The C1 server which I was able to start the operating system with, was part of a bigger device. You could not use it without other devices. Either you plugged it into a “test bench” which you used to be able to test and develop the device or you plugged it in another set of hardware. That specific hardware was actually what made it very interesting. The small credit sized C1 device was fitted on another board with 18 other devices like it. We called that board a blade because of the way it slid in an ACTA chassis. It was almost like Matryoshka dolls. The chassis had been chosen because the company belonged to Iliad. One of the sister companies was Free, a major European telecommunication operator, and they also used this chassis for their custom hardware.
C1 blade and C1 chassis. Not a sword but for sure a box
All told, in a single rack, we filled close to a thousand physical servers. You had three chassis, each with sixteen blades, each with nineteen servers. A grand total of 912 servers. In 2013, the maximum you could fit in a single 42U rack with publicly available hardware was about 405 physical servers using HP Moonshot 1500. Not only was it at least a twofold increase in the number of servers, it would use significantly less electricity as well. One full rack of C1 servers would use less than one full HP Moonshot chassis. You could really sense the nascent soft power of ARM devices.
I remember being in the server room of the laboratory and seeing all these LEDs blink. Each pair of lights was a server. Not a very powerful one but still an individual physical server. The amazing thing was that with just the hardware in that room, it surpassed the total number of servers I had seen in my life. I had been in data centers already but this one chassis replaced a dozen racks. It was truly amazing.
My tasks at the time were doing the last qualifications tests of the whole assembled system. Each part had been tested individually, now everything needed to be tested together. It was a lot of manipulation work such as seating the devices, sliding the blades in or out. Checking internal values in the firmware, operating system or software. Checking that the LEDs blinked according to those states.
One of the memorable moments was when I was testing a feature to get the individual output of a C1 device. I slid the blade in, turned on the device and configured the chassis to forward the output. Nothing happened. No output for eighteen devices.

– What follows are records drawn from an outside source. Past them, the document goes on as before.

[src/rtl/mem_bist_addr_gen.sv]
// Address counter for the BIST sweep: clear beats load beats enable, no wrap guard.
// o_tc flags the last address so the controller can stop before the counter wraps.
module mem_bist_addr_gen #(
    parameter int ADDR_WIDTH = 5
) (
    input  logic                  clk,
    input  logic                  rst,
    input  logic                  i_clr,
    input  logic                  i_en,
    input  logic                  i_load,
    input  logic [ADDR_WIDTH-1:0] i_load_val,
    output logic [ADDR_WIDTH-1:0] o_cnt,
    output logic                  o_tc
);
    logic [ADDR_WIDTH-1:0] r_cnt;

    always_ff @(posedge clk) begin
        if (rst || i_clr) begin
            r_cnt <= '0;
        end else if (i_load) begin
            r_cnt <= i_load_val;
        end else if (i_en) begin
            r_cnt <= r_cnt + ADDR_WIDTH'(1);
        end
    end

    assign o_cnt = r_cnt;
    assign o_tc  = &r_cnt;
endmodule

[src/rtl/mem_bist_ctrl.sv]
// March-style BIST: write a pattern sweep, read it back, count miscompares; done 2*DEPTH+2 after start.
// Define MEM_BIST_INV_PASS_EN to add a second, inverted-pattern pass (done at 4*DEPTH+4).
module mem_bist_ctrl
    import mem_bist_pkg::*;
#(
    parameter int ADDR_WIDTH = 5,
    parameter int DATA_WIDTH = 8
) (
    input  logic                  clk,
    input  logic                  rst,
    input  logic                  start,
    mem_bist_if.master            mem,
    output logic                  busy,
    output logic                  done,
    output logic                  fail,
    output logic [ADDR_WIDTH+1:0] err_cnt,
    output logic [ADDR_WIDTH-1:0] first_err_addr
);
    bist_state_t           r_state;
    logic                  r_launch;
    logic                  r_read;
    logic                  r_write;
    logic                  r_busy;
    logic                  r_done;
    logic                  r_fail;
    logic                  r_cmp_vld;
    logic [ADDR_WIDTH-1:0] r_cmp_addr;
    logic [DATA_WIDTH-1:0] r_data_in;
    logic [ADDR_WIDTH+1:0] r_err_cnt;
    logic [ADDR_WIDTH-1:0] r_first_err_addr;

    logic [ADDR_WIDTH-1:0] w_cnt;
    logic [ADDR_WIDTH-1:0] w_wr_addr;
    logic [DATA_WIDTH-1:0] w_wr_pat;
    logic [DATA_WIDTH-1:0] w_exp;
    logic                  w_tc;
    logic                  w_cnt_clr;
    logic                  w_cnt_en;
    logic                  w_accept;
    logic                  w_sweep;
    logic                  w_miscmp;
    logic                  w_pass;

`ifdef MEM_BIST_INV_PASS_EN
    logic r_pass;
    assign w_pass = r_pass;
`else
    assign w_pass = 1'b0;
`endif

    // A start is taken once, then the launch cycle in IDLE kicks off the write sweep.
    assign w_accept  = start && !r_launch && (r_state == IDLE || r_state == DONE);
    assign w_sweep   = (r_state == WR) || (r_state == RD);
    assign w_cnt_en  = w_sweep && !w_tc;
    assign w_cnt_clr = w_accept || (w_sweep && w_tc);

    assign w_wr_addr = (r_state == WR) ? w_cnt + ADDR_WIDTH'(1) : '0;
    assign w_wr_pat  = DATA_WIDTH'(bist_pattern(32'(w_wr_addr), w_pass));
    assign w_exp     = DATA_WIDTH'(bist_pattern(32'(r_cmp_addr), w_pass));
    assign w_miscmp  = r_cmp_vld && (mem.data_out != w_exp);

    mem_bist_addr_gen #(
        .ADDR_WIDTH (ADDR_WIDTH)
    ) u_addr_gen (
        .clk        (clk),
        .rst        (rst),
        .i_clr      (w_cnt_clr),
        .i_en       (w_cnt_en),
        .i_load     (1'b0),
        .i_load_val ('0),
        .o_cnt      (w_cnt),
        .o_tc       (w_tc)
    );

    always_ff @(posedge clk) begin
        if (rst) begin
            r_state          <= IDLE;
            r_launch         <= 1'b0;
            r_read           <= 1'b0;
            r_write          <= 1'b0;
            r_busy           <= 1'b0;
            r_done           <= 1'b0;
            r_fail           <= 1'b0;
            r_cmp_vld        <= 1'b0;
            r_cmp_addr       <= '0;
            r_data_in        <= '0;
            r_err_cnt        <= '0;
            r_first_err_addr <= '0;
`ifdef MEM_BIST_INV_PASS_EN
            r_pass           <= 1'b0;
`endif
        end else begin
            if (w_miscmp) begin
                r_fail <= 1'b1;
                if (!r_fail) begin
                    r_first_err_addr <= r_cmp_addr;
                end
                if (r_err_cnt != '1) begin
                    r_err_cnt <= r_err_cnt + 1'b1;
                end
            end

            if (w_accept) begin
                r_state          <= IDLE;
                r_launch         <= 1'b1;
                r_busy           <= 1'b1;
                r_done           <= 1'b0;
                r_fail           <= 1'b0;
                r_err_cnt        <= '0;
                r_first_err_addr <= '0;
`ifdef MEM_BIST_INV_PASS_EN
                r_pass           <= 1'b0;
`endif
            end else begin
                case (r_state)
                    IDLE: begin
                        if (r_launch) begin
                            r_state   <= WR;
                            r_launch  <= 1'b0;
                            r_write   <= 1'b1;
                            r_data_in <= w_wr_pat;
                        end
                    end
                    WR: begin
                        r_data_in <= w_wr_pat;
                        if (w_tc) begin
                            r_state   <= RD;
                            r_write   <= 1'b0;
                            r_read    <= 1'b1;
                            r_data_in <= '0;
                        end
                    end
                    RD: begin
                        // Read data returns next cycle, so remember which address it belongs to.
                        r_cmp_vld  <= 1'b1;
                        r_cmp_addr <= w_cnt;
                        if (w_tc) begin
                            r_state <= DRAIN;
                            r_read  <= 1'b0;
                        end
                    end
                    DRAIN: begin
                        r_cmp_vld <= 1'b0;
`ifdef MEM_BIST_INV_PASS_EN
                        if (!r_pass) begin
                            r_pass   <= 1'b1;
                            r_launch <= 1'b1;
                            r_state  <= IDLE;
                        end else begin
                            r_state <= DONE;
                            r_busy  <= 1'b0;
                            r_done  <= 1'b1;
                        end
`else
                        r_state <= DONE;
                        r_busy  <= 1'b0;
                        r_done  <= 1'b1;
`endif
                    end
                    DONE: begin
                        r_state <= DONE;
                    end
                    default: begin
                        r_state <= IDLE;
                    end
                endcase
            end
        end
    end

    assign mem.read       = r_read;
    assign mem.write      = r_write;
    assign mem.addr       = w_cnt;
    assign mem.data_in    = r_data_in;
    assign busy           = r_busy;
    assign done           = r_done;
    assign fail           = r_fail;
    assign err_cnt        = r_err_cnt;
    assign first_err_addr = r_first_err_addr;
endmodule
--- src/rtl/alu4.sv ---
// Combinational 4-bit add/subtract; carry and borrow fall off the top (modulo 16).
module alu4
  import ctrl_pkg::*;
(
  input  logic [DATA_W-1:0] a,
  input  logic [DATA_W-1:0] b,
  input  logic              sub,
  output logic [DATA_W-1:0] y
);

  assign y = sub ? (a - b) : (a + b);

endmodule

--- src/rtl/ctrl_fsm.sv ---
// Multi-cycle FETCH/DECODE/EXEC/WB sequencer driving the register file selects and write port.
// Optional single-step mode: define CTRL_STEP_EN to add the step input.
module ctrl_fsm
  import ctrl_pkg::*;
(
  input  logic               clk,
  input  logic               rst_n,
`ifdef CTRL_STEP_EN
  input  logic               step,
`endif
  output logic               instr_req,
  input  logic               instr_valid,
  input  logic [INSTR_W-1:0] instr_data,
  output logic [PC_W-1:0]    pc,
  output logic [REG_W-1:0]   sel_a,
  output logic [REG_W-1:0]   sel_b,
  output logic [REG_W-1:0]   sel_w,
  output logic               write_en,
  output logic [DATA_W-1:0]  wr_data,
  input  logic [DATA_W-1:0]  rd_a,
  input  logic [DATA_W-1:0]  rd_b
);

  // Handshake: an instruction transfers on a rising edge where instr_req and
  // instr_valid are both high; instr_valid is ignored whenever instr_req is low.

  state_t             state;
  logic [INSTR_W-1:0] ir;
  logic [DATA_W-1:0]  result;
  logic [DATA_W-1:0]  alu_y;
  logic               is_sub;

  assign is_sub  = (op_of(ir) == OP_SUB);
  assign wr_data = result;

  alu4 u_alu (
    .a   (rd_a),
    .b   (rd_b),
    .sub (is_sub),
    .y   (alu_y)
  );

`ifdef CTRL_STEP_EN
  logic step_seen;
  assign instr_req = (state == FETCH) && step_seen;
`else
  assign instr_req = (state == FETCH);
`endif

  always_ff @(posedge clk or negedge rst_n) begin
    if (!rst_n) begin
      state    <= FETCH;
      pc       <= '0;
      ir       <= '0;
      result   <= '0;
      sel_a    <= '0;
      sel_b    <= '0;
      sel_w    <= '0;
      write_en <= 1'b0;
`ifdef CTRL_STEP_EN
      step_seen <= 1'b0;
`endif
    end else begin
      case (state)
        FETCH: begin
`ifdef CTRL_STEP_EN
          if (step) step_seen <= 1'b1;
`endif
          if (instr_req && instr_valid) begin
            ir <= instr_data;
            // Selects are loaded with the IR so they are already valid during DECODE.
            sel_a <= (op_of(instr_data) == OP_JNZ) ? rd_of(instr_data) : rs_of(instr_data);
            sel_b <= rt_of(instr_data);
            state <= DECODE;
`ifdef CTRL_STEP_EN
            step_seen <= 1'b0;
`endif
          end
        end
        DECODE: state <= EXEC;
        EXEC: begin
          if (op_of(ir) == OP_JNZ) begin
            pc    <= (rd_a != '0) ? imm_of(ir) : pc + PC_W'(1);
            state <= FETCH;
          end else begin
            result   <= (op_of(ir) == OP_LDI) ? imm_of(ir) : alu_y;
            sel_w    <= rd_of(ir);
            write_en <= 1'b1;
            state    <= WB;
          end
        end
        WB: begin
          write_en <= 1'b0;
          pc       <= pc + PC_W'(1);
          state    <= FETCH;
        end
        default: state <= FETCH;
      endcase
    end
  end

endmodule
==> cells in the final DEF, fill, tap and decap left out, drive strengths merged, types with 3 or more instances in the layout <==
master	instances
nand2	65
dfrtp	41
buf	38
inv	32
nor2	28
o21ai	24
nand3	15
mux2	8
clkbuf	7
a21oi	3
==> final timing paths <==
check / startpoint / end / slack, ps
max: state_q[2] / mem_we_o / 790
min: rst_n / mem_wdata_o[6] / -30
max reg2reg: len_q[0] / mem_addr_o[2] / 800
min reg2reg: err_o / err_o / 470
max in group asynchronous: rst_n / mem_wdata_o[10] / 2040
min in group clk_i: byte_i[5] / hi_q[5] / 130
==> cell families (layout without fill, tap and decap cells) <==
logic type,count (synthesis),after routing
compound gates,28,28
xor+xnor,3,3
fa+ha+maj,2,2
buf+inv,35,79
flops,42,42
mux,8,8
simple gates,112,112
## src/rtl/uart_rx_if.sv

```systemverilog
// Serial input and byte-output handshake between the UART receive stage and its consumer.
interface uart_rx_if;
  logic       RxD;
  logic [7:0] RxData;
  logic       valid;
  logic       frame_err;
  logic       busy;

  modport master (output RxD, input RxData, valid, frame_err, busy);
  modport slave  (input RxD, output RxData, valid, frame_err, busy);
endinterface

```

## src/rtl/uart_receiver.sv

```systemverilog
// 8N1 UART receive stage: two-flop synchroniser, mid-bit sampling, one-cycle valid/frame_err pulses.
// Define UART_RX_MAJORITY_EN to take each sample as a 2-of-3 vote over the last three synchronised values.
module uart_receiver #(
  parameter int CLKS_PER_BIT = 10416
) (
  input  logic     clk,
  input  logic     reset,
  uart_rx_if.slave bus
);
  // state   | meaning
  // S_IDLE  | line idle, waiting for a falling edge
  // S_START | counting to mid start bit, rejecting glitches
  // S_DATA  | shifting in 8 data bits, LSB first
  // S_STOP  | sampling stop bit, emitting valid or frame_err
  typedef enum logic [1:0] {
    S_IDLE  = 2'd0,
    S_START = 2'd1,
    S_DATA  = 2'd2,
    S_STOP  = 2'd3
  } state_t;

  localparam int          HALF       = CLKS_PER_BIT / 2;
  localparam logic [13:0] LP_HALF_M1 = 14'(HALF - 1);
  localparam logic [13:0] LP_BIT_M1  = 14'(CLKS_PER_BIT - 1);

  state_t      r_state, w_state_nxt;
  logic        r_sync1, r_sync2, r_rx_prev;
  logic [13:0] r_counter, w_counter_nxt;
  logic [2:0]  r_bitcount, w_bitcount_nxt;
  logic [7:0]  r_sr, w_sr_nxt;
  logic [7:0]  r_rx_data, w_rx_data_nxt;
  logic        r_valid, w_valid_nxt;
  logic        r_frame_err, w_frame_err_nxt;
  logic        w_sample;
  logic        w_fall;

  always_ff @(posedge clk or posedge reset) begin
    if (reset) begin
      r_sync1   <= 1'b1;
      r_sync2   <= 1'b1;
      r_rx_prev <= 1'b1;
    end else begin
      r_sync1   <= bus.RxD;
      r_sync2   <= r_sync1;
      r_rx_prev <= r_sync2;
    end
  end

`ifdef UART_RX_MAJORITY_EN
  // r_hist[0] is the synchronised value one cycle back, r_hist[1] two cycles back.
  logic [1:0] r_hist;

  always_ff @(posedge clk or posedge reset) begin
    if (reset) r_hist <= 2'b11;
    else       r_hist <= {r_hist[0], r_sync2};
  end

  assign w_sample = (r_hist[1] & r_hist[0]) | (r_hist[1] & r_sync2) | (r_hist[0] & r_sync2);
`else
  assign w_sample = r_sync2;
`endif

  // A line held low leaves r_rx_prev low, so a break never looks like a new start edge.
  assign w_fall = r_rx_prev & ~r_sync2;

  always_ff @(posedge clk or posedge reset) begin
    if (reset) begin
      r_state     <= S_IDLE;
      r_counter   <= '0;
      r_bitcount  <= '0;
      r_sr        <= '0;
      r_rx_data   <= '0;
      r_valid     <= 1'b0;
      r_frame_err <= 1'b0;
    end else begin
      r_state     <= w_state_nxt;
      r_counter   <= w_counter_nxt;
      r_bitcount  <= w_bitcount_nxt;
      r_sr        <= w_sr_nxt;
      r_rx_data   <= w_rx_data_nxt;
      r_valid     <= w_valid_nxt;
      r_frame_err <= w_frame_err_nxt;
    end
  end

  always_comb begin
    w_state_nxt     = r_state;
    w_counter_nxt   = r_counter;
    w_bitcount_nxt  = r_bitcount;
    w_sr_nxt        = r_sr;
    w_rx_data_nxt   = r_rx_data;
    w_valid_nxt     = 1'b0;
    w_frame_err_nxt = 1'b0;

    case (r_state)
      S_IDLE: begin
        w_counter_nxt  = '0;
        w_bitcount_nxt = '0;
        if (w_fall) w_state_nxt = S_START;
      end
      S_START: begin
        if (r_counter == LP_HALF_M1) begin
          w_counter_nxt  = '0;
          w_bitcount_nxt = '0;
          w_state_nxt    = w_sample ? S_IDLE : S_DATA;
        end else begin
          w_counter_nxt = r_counter + 14'd1;
        end
      end
      S_DATA: begin
        if (r_counter == LP_BIT_M1) begin
          w_sr_nxt       = {w_sample, r_sr[7:1]};
          w_counter_nxt  = '0;
          w_bitcount_nxt = r_bitcount + 3'd1;
          if (r_bitcount == 3'd7) w_state_nxt = S_STOP;
        end else begin
          w_counter_nxt = r_counter + 14'd1;
        end
      end
      S_STOP: begin
        // Leaving at mid stop bit lets a back-to-back start edge be caught.
        if (r_counter == LP_BIT_M1) begin
          w_counter_nxt = '0;
          w_state_nxt   = S_IDLE;
          if (w_sample) begin
            w_rx_data_nxt = r_sr;
            w_valid_nxt   = 1'b1;
          end else begin
            w_frame_err_nxt = 1'b1;
          end
        end else begin
          w_counter_nxt = r_counter + 14'd1;
        end
      end
      default: begin
        w_state_nxt   = S_IDLE;
        w_counter_nxt = '0;
      end
    endcase
  end

  assign bus.RxData    = r_rx_data;
  assign bus.valid     = r_valid;
  assign bus.frame_err = r_frame_err;
  assign bus.busy      = (r_state != S_IDLE);
endmodule

```

## src/flat_wrapper.sv

```systemverilog
// flat-port wrapper written by rule: the top's interface ports become plain ports
module uart_receiver_flat 
#(
  parameter int CLKS_PER_BIT = 10416
)
  (clk, reset, bus_RxD, bus_RxData, bus_valid, bus_frame_err, bus_busy);
  uart_rx_if bus_i ();
  input  logic clk;
  input  logic reset;
  input wire logic [$bits(bus_i.RxD)-1:0] bus_RxD;
  output wire logic [$bits(bus_i.RxData)-1:0] bus_RxData;
  output wire logic [$bits(bus_i.valid)-1:0] bus_valid;
  output wire logic [$bits(bus_i.frame_err)-1:0] bus_frame_err;
  output wire logic [$bits(bus_i.busy)-1:0] bus_busy;
  assign bus_i.RxD = bus_RxD;
  assign bus_RxData = bus_i.RxData;
  assign bus_valid = bus_i.valid;
  assign bus_frame_err = bus_i.frame_err;
  assign bus_busy = bus_i.busy;
  uart_receiver #(.CLKS_PER_BIT(CLKS_PER_BIT)) u_core (.clk(clk), .reset(reset), .bus(bus_i));
endmodule
```
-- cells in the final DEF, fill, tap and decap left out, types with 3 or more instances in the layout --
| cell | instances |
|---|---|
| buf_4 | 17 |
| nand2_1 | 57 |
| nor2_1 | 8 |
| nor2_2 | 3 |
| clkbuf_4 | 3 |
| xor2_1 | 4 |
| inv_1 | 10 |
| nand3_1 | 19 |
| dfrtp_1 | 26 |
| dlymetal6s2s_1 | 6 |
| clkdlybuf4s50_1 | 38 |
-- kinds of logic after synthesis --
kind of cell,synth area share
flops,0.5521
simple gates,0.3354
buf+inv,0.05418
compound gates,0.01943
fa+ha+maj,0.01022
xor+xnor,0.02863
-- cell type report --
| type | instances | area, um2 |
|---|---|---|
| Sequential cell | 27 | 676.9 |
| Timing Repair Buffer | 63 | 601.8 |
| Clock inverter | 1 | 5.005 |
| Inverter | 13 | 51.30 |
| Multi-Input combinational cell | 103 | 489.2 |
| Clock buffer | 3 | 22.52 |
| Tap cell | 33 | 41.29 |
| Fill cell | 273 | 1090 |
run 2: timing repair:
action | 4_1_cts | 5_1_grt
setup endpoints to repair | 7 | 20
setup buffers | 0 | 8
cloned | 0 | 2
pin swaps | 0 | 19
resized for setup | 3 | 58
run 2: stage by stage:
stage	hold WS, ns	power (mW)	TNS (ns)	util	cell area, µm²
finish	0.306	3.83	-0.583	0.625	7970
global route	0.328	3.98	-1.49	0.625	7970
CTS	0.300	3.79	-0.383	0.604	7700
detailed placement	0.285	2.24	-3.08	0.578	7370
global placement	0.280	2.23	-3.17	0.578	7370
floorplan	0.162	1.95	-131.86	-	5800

I double checked the internal states, then I turned to the firmware software. I used an internal feature to check some data. There was an unexpected value. Not knowing what to do I asked Gregoire.
He fired up the electronic design automation (EDA) tool. Directly zoomed in to a specific place on the board and followed on a particular copper trace. The screen displayed different colors and lines as he moved through the design. He found the error, the bug was a trace in a middle layer of the PCB.
He took one of the blades, compared the locations to the screen, then told me that was going to do a “hardware patch”. He took out a cutter and chose carefully the location and started scratching the PCB until he hit the trace to cut it. He handed it back to me, I plugged it and this time it worked. I was dumbfounded. This was magic to me. Little did I know that over the next months and years, this would become routine for me. In the meantime, it was such an eye opener. I could feel I was going to really enjoy working in the lab.
Have you had a situation where a seemingly unrelated action fixes your problem? How do you connect the dots afterwards?